Backlash: How the vaccine pushers turned true believers into vaccine sceptics – Part 1

8 August 2022

There’s a fascinating phenomenon that I’ve been observing in the Comments section of my Substack. As I mentioned in a previous post, Are doctors the new antivaxxers?, people who have never before questioned the safety or efficacy of vaccines, or the role they have played in reducing sickness and death from infectious disease, are now casting a critical eye over the entire vaccine enterprise.

This new-found vaccine scepticism covers the gamut from wondering whether particular vaccines are safe, effective or necessary, to questioning the childhood vaccination schedule, to outright rejection of anything that carries the label ‘vaccine’.

Here is a sampling of typical comments:

I’m not the only who has noticed that more and more people who previously unquestioningly accepted pretty much any vaccine they were offered, both for themselves and their children, are now expressing curiosity, doubt, and even outright hostility to vaccines, and the public health apparatus that advocates for them – and increasingly, mandates them for participation in activities integral to everyday life.

In an article titled ‘The Vaccine-Hesitant Moment‘, published on 7 July 2022 in The New England Journal of Medicine, Heidi Larson and co-authors described, with evident alarm, the coalescence of a few small, scattered stones of vaccine scepticism into a global landslide of so-called “vaccine hesitancy”, in the context of the rushed development of the experimental COVID-19 injections.

Regular readers might remember Heidi Larson from Are doctors the new antivaxxers? Just weeks before the first case of COVID-19 was identified in Wuhan, China, Larson warned “vaccine safety stakeholders” at the World Health Organisation’s Global Vaccine Safety Summit (held 2-3 December 2019) that research conducted by the Vaccine Confidence Project had identified worrying signs of declining confidence in vaccines among health care professionals. (Like that other notorious gabfest, Event 201, the remarkably prescient timing of the WHO summit can of course be entirely explained by the models formulated by the rapidly-developing branch of science known as coincidence theory.)

Larson, an anthropologist by training, has no academic credentials in immunology, vaccinology, virology, evidence-based medicine or health econometrics.
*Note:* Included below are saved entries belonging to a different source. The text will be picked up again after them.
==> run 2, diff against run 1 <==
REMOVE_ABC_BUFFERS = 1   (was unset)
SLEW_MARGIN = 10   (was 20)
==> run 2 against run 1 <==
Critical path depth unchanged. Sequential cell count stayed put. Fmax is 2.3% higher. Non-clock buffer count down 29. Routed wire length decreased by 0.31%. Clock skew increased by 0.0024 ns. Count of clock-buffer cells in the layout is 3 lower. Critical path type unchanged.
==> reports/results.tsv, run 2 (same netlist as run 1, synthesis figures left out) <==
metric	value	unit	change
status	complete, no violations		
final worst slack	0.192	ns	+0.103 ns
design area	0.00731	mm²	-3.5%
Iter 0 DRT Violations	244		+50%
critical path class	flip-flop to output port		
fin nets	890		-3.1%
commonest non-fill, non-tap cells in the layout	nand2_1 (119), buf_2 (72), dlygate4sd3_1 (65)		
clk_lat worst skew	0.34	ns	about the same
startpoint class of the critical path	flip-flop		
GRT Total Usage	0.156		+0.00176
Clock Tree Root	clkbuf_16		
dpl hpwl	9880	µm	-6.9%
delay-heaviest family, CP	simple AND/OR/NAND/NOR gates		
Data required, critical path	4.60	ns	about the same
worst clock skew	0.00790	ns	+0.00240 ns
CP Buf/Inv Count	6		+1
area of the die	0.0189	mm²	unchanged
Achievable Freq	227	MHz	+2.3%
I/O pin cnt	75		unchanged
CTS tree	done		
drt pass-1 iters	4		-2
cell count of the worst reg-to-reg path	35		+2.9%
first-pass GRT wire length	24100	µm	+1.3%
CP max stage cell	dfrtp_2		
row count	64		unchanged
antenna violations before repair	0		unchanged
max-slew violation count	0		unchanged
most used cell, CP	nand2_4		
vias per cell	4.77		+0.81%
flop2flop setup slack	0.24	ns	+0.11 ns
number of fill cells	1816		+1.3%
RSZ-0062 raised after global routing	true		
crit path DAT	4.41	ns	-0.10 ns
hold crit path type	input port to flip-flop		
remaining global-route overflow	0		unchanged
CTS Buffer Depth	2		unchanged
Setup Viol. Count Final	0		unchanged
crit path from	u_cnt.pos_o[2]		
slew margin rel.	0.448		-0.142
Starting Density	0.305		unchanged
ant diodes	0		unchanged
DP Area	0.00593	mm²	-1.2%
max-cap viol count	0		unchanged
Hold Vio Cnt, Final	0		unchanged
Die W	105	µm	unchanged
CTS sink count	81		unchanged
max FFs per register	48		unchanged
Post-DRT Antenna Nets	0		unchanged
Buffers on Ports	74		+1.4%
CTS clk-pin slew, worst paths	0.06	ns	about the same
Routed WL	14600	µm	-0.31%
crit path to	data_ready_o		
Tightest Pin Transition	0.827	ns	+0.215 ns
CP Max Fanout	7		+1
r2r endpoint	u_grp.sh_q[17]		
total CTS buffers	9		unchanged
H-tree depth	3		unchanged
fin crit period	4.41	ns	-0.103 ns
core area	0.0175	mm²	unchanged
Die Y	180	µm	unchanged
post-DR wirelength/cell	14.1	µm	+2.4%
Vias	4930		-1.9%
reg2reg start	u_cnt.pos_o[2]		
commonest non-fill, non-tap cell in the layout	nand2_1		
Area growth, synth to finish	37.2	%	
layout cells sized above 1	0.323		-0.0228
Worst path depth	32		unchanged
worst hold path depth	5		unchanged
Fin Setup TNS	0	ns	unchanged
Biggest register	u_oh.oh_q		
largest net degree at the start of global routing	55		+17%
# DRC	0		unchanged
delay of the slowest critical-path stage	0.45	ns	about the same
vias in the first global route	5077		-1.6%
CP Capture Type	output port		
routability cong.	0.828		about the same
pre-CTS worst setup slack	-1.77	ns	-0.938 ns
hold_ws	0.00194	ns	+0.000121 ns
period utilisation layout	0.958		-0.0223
Fortunately for her, none of these were prerequisites for becoming the director of the Vaccine Confidence Project, which is a designated “WHO Centre of Excellence on addressing Vaccine Hesitancy” backed by pharmaceutical companies, the secretive globalist think-tank Chatham House (of which Larson is a Global Health Security Fellow), and a gaggle of not-for-profits and NGOs with deep ties to Big Pharma. (The interest of these corporations and conflict-of-interest-ridden organisations in promoting public confidence in vaccines can of course be entirely explained by their unbridled love of humanity which, according to coincidence theorists, overrides motives such as the desire for financial profit and the total control of human activity facilitated by the implementation of a biosecurity state.)

Previously, Larson chaired the Advocacy Task Force of the Bill Gates-founded Gavi, the Global Vaccine Alliance whose stated aim is to “improve the health of markets for vaccines and other immunisation products”. (Gates’ US$750 million investment in Gavi can also be entirely explained by his unbridled love of humanity and has absolutely nothing to do with his demonstrated commitment to monopolistic domination of every market he enters.)
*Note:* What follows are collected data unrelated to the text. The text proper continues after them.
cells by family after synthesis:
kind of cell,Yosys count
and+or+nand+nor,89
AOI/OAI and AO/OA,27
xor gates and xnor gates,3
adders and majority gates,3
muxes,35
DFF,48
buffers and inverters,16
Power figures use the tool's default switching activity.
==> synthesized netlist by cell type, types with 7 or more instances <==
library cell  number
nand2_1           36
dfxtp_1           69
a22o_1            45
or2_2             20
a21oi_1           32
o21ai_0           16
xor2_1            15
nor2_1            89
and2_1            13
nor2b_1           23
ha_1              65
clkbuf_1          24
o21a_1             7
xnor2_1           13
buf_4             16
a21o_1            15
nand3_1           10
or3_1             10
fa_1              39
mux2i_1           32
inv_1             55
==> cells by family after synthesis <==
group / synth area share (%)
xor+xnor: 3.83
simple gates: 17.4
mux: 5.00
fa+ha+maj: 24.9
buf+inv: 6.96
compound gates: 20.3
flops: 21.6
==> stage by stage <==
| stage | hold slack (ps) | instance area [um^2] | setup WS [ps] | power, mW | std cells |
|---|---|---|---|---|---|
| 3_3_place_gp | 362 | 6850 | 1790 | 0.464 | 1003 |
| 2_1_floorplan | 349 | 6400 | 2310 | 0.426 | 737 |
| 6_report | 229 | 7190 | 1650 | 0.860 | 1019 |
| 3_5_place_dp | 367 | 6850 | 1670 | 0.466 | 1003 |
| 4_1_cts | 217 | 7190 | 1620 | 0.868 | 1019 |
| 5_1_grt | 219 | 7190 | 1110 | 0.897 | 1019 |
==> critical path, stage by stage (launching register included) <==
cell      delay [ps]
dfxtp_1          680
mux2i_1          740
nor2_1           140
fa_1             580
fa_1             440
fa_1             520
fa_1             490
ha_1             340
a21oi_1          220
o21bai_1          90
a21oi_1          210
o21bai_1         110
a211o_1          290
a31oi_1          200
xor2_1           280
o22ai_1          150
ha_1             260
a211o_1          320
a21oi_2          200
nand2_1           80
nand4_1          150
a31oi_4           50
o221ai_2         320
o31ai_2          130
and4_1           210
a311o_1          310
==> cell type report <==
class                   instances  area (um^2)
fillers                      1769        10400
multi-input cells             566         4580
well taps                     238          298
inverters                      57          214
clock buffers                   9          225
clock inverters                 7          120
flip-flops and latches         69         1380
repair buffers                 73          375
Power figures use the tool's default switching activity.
Finally, Larson is proudly featured by the World Economic Forum as an “agenda author”. (The interest of the WEF in Larson’s work has absolutely nothing to do with the family ties of founder, Klaus Schwab and sponsor, Prince Bernhard of the Netherlands, with the Nazi regime, and everything to do with their concern that humanity achieve its full potential for happiness [by owning nothing and having no privacy] through the vehicle of public-private partnerships – just like that formed between the Nazis and infamous chemical and pharmaceutical manufacturer IG Farben, for whom Bernhard worked before he married into the Dutch royal family.)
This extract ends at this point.